Tuesday, January 22, 2019, 3:59 PM ET


Have you ever looked at a microwave oven and wondered if it could be used to manufacture nanoparticles? Microwave electromagnetic radiation generates heat by vibrating the molecules of whatever is placed within range. In a household, most people use this technology to warm up food, such as breakfast burritos. In a lab, however, this same technology can be applied towards a wide array of applications. Recently, researchers at University of North Carolina at Chapel Hill used PEG-PLGA (AK010, AK037) from PolySciTech (www.polyscitech.com) as part of developing a microwave-based manufacturing technique to develop nanoparticle formulations containing paclitaxel for cancer delivery system. This research holds promise to enable rapid and efficient nanoparticle manufacturing for improved cancer therapy. Read more: Dunn, Stuart S., J. Christopher Luft, and Matthew C. Parrott. "Zapped assembly of polymeric (ZAP) nanoparticles for anti-cancer drug delivery." Nanoscale (2019). https://pubs.rsc.org/en/content/articlehtml/2019/nr/c8nr09944h

“Abstract: The starting hypothesis for this work was that microwave synthesis could enable the rapid assembly of polymers into size-specific nanoparticles (NPs). The Zapped Assembly of Polymeric (ZAP) NPs was initially realized using poly(lactic-co-glycolic acid)-poly(ethylene glycol) (PLGA-PEG) block copolymers and distinct microwave reaction parameters. A library of polymeric NPs was generated with sizes ranging from sub-20 nm to 350 nm and low polydispersity.

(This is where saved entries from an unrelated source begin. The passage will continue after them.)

--- config.mk ---
export PLATFORM = sky130hd
export DESIGN_NAME = pipelined_mixed_adder
export DESIGN_NICKNAME = d
export VERILOG_FILES = /design/src/rtl/pipelined_mixed_adder.sv
export SDC_FILE = /design/constraint.sdc
export NUM_CORES = 1
export LEC_CHECK = 0
export CAP_MARGIN = 15
export CELL_PAD_IN_SITES_DETAIL_PLACEMENT = 0
export CELL_PAD_IN_SITES_GLOBAL_PLACEMENT = 1
export CORE_MARGIN = 2
export CORE_UTILIZATION = 48
export DETAILED_ROUTE_END_ITERATION = 8
export DONT_BUFFER_PORTS = 1
export PLACE_DENSITY = 0.86
export SETUP_SLACK_MARGIN = 0.3
export SYNTH_ARGS = -nofsm -noshare
export SYNTH_HDL_FRONTEND = slang
export SYNTH_SLANG_ARGS = --single-unit
--- constraint.sdc ---
create_clock -name clk -period 3.15 [get_ports clk]
set_input_delay 0.63 -clock clk [delete_from_list [all_inputs] [get_ports clk]]
set_output_delay 0.63 -clock clk [all_outputs]
set_load 0.02 [all_outputs]
**src/rtl/branch_predictor.sv**
```systemverilog
// -----------------------------------------------------------------------------
// branch_predictor
//
// Bimodal branch-history table. A table of 2-bit saturating counters is
// indexed by the decode-stage PC and gives a combinational taken/not-taken
// prediction for conditional branches (opcode BRANCH). One cycle later the
// same entry is trained with the execute-stage outcome.
//
// Counter encoding: 00 strong-NT, 01 weak-NT, 10 weak-T, 11 strong-T.
// There are no tags, so PCs equal modulo 4*ENTRIES share an entry.
//
// Optional feature macro: BP_STATS_EN
//   defined   -> branch / mispredict statistics counters and stats clear
//   undefined -> statistics outputs tied to 0, i_stats_clr ignored
//
// Ports:
//   i_clk               clock, all state on rising edge
//   i_rst_n             asynchronous active-low reset
//   i_decode_pc[31:0]   PC of the instruction in decode
//   i_decode_inst[31:0] instruction in decode
//   o_predict           1 = predict taken for the decode-stage instruction
//   i_pred_en           execute-stage valid conditional branch, train now
//   i_result            resolved outcome of that branch (1 = taken)
//   i_stats_clr         synchronous clear of the statistics counters
//   o_branch_count      trained branches since reset/clear
//   o_mispredict_count  trained branches whose prediction differed from result
// -----------------------------------------------------------------------------
module branch_predictor #(
    parameter int ENTRIES = 64
) (
    input  logic        i_clk,
    input  logic        i_rst_n,
    input  logic [31:0] i_decode_pc,
    input  logic [31:0] i_decode_inst,
    output logic        o_predict,
    input  logic        i_pred_en,
    input  logic        i_result,
    input  logic        i_stats_clr,
    output logic [31:0] o_branch_count,
    output logic [31:0] o_mispredict_count
);

    localparam int IDX = $clog2(ENTRIES);

    logic [IDX-1:0] w_idx;
    logic [IDX-1:0] r_idx_q;
    logic [1:0]     r_ctr [ENTRIES];
    logic           w_is_branch;
    logic [1:0]     w_ctr_rd;
    logic [1:0]     w_ctr_cur;
    logic [1:0]     w_ctr_next;
    logic           w_unused;

    // Word-aligned PC bits select the entry; only the BRANCH major opcode
    // (inst[6:2] = 11000) may predict taken, so JAL/JALR always give 0.
    assign w_idx       = i_decode_pc[IDX+1:2];
    assign w_is_branch = (i_decode_inst[6:2] == 5'b11000);
    assign w_ctr_rd    = r_ctr[w_idx];
    assign o_predict   = w_is_branch & w_ctr_rd[1];

    // Saturating update of the entry looked up one cycle earlier.
    assign w_ctr_cur = r_ctr[r_idx_q];

    always_comb begin
        w_ctr_next = w_ctr_cur;
        if (i_result) begin
            if (w_ctr_cur != 2'b11) w_ctr_next = w_ctr_cur + 2'd1;
        end else begin
            if (w_ctr_cur != 2'b00) w_ctr_next = w_ctr_cur - 2'd1;
        end
    end

    // Table and index pipeline register. The write lands on the clock edge,
    // so a same-cycle read of the same entry sees the old value (no bypass).
    always_ff @(posedge i_clk or negedge i_rst_n) begin
        if (!i_rst_n) begin
            r_idx_q <= '0;
            for (int i = 0; i < ENTRIES; i++) begin
                r_ctr[i] <= 2'b01;
            end
        end else begin
            r_idx_q <= w_idx;
            if (i_pred_en) begin
                r_ctr[r_idx_q] <= w_ctr_next;
            end
        end
    end

`ifdef BP_STATS_EN
    logic        r_pred_q;
    logic [31:0] r_branch_count;
    logic [31:0] r_mispredict_count;

    // Statistics: the prediction made in decode is carried along so the
    // execute-stage outcome can be compared against it. Clear wins over count.
    always_ff @(posedge i_clk or negedge i_rst_n) begin
        if (!i_rst_n) begin
            r_pred_q           <= 1'b0;
            r_branch_count     <= '0;
            r_mispredict_count <= '0;
        end else begin
            r_pred_q <= o_predict;
            if (i_stats_clr) begin
                r_branch_count     <= '0;
                r_mispredict_count <= '0;
            end else if (i_pred_en) begin
                r_branch_count <= r_branch_count + 32'd1;
                if (r_pred_q ^ i_result) begin
                    r_mispredict_count <= r_mispredict_count + 32'd1;
                end
            end
        end
    end

    assign o_branch_count     = r_branch_count;
    assign o_mispredict_count = r_mispredict_count;

    assign w_unused = ^{i_decode_pc[31:IDX+2], i_decode_pc[1:0],
                        i_decode_inst[31:7], i_decode_inst[1:0]};
`else
    assign o_branch_count     = 32'd0;
    assign o_mispredict_count = 32'd0;

    assign w_unused = ^{i_decode_pc[31:IDX+2], i_decode_pc[1:0],
                        i_decode_inst[31:7], i_decode_inst[1:0], i_stats_clr};
`endif

endmodule

```
==> config.mk <==
export PLATFORM = sky130hd
export DESIGN_NAME = inst_queue
export DESIGN_NICKNAME = d
export VERILOG_FILES = /design/src/rtl/inst_queue.sv
export SDC_FILE = /design/constraint.sdc
export NUM_CORES = 1
export LEC_CHECK = 0
export CORE_ASPECT_RATIO = 1.4
export CORE_UTILIZATION = 54
export CTS_CLUSTER_DIAMETER = 30
export DETAILED_ROUTE_END_ITERATION = 10
export GPL_TIMING_DRIVEN = 1
export HOLD_SLACK_MARGIN = 0.06
export PLACE_DENSITY_LB_ADDON = 0.3
export REMOVE_ABC_BUFFERS = 1
export SETUP_SLACK_MARGIN = 0.4
export SLEW_MARGIN = 25
export SYNTH_ARGS = -nofsm -noshare
export SYNTH_HDL_FRONTEND = slang
export SYNTH_SLANG_ARGS = --single-unit
==> constraint.sdc <==
create_clock -name clock_i -period 4.9 [get_ports clock_i]
set_input_delay 0.735 -clock clock_i [delete_from_list [all_inputs] [get_ports clock_i]]
set_output_delay 0.735 -clock clock_i [all_outputs]
set_load 0.02 [all_outputs]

Select ZAP NPs were synthesized in 30 seconds at different scales and concentrations, up to 200 mg and 100 mg mL−1, without substantial size variation. ZAP NPs with diameters of 25 nm, 50 nm, and 100 nm were loaded with the chemotherapeutic paclitaxel (PXL), demonstrated unique release profiles, and exhibited dose-dependent cytotoxicity similar to Taxol. Incorporation of d-alpha tocopheryl polyethylene glycol succinate (TPGS) and PLGA33k allowed for the production of a sub-40 nm NP with an exceptionally high loading of PXL (12.6 wt%, ca. 7 times the original NP) and a slower release profile. This ZAP NP platform demonstrated scalable, flexible, and tunable synthesis with potential toward clinical scale production of size-specific drug carriers.”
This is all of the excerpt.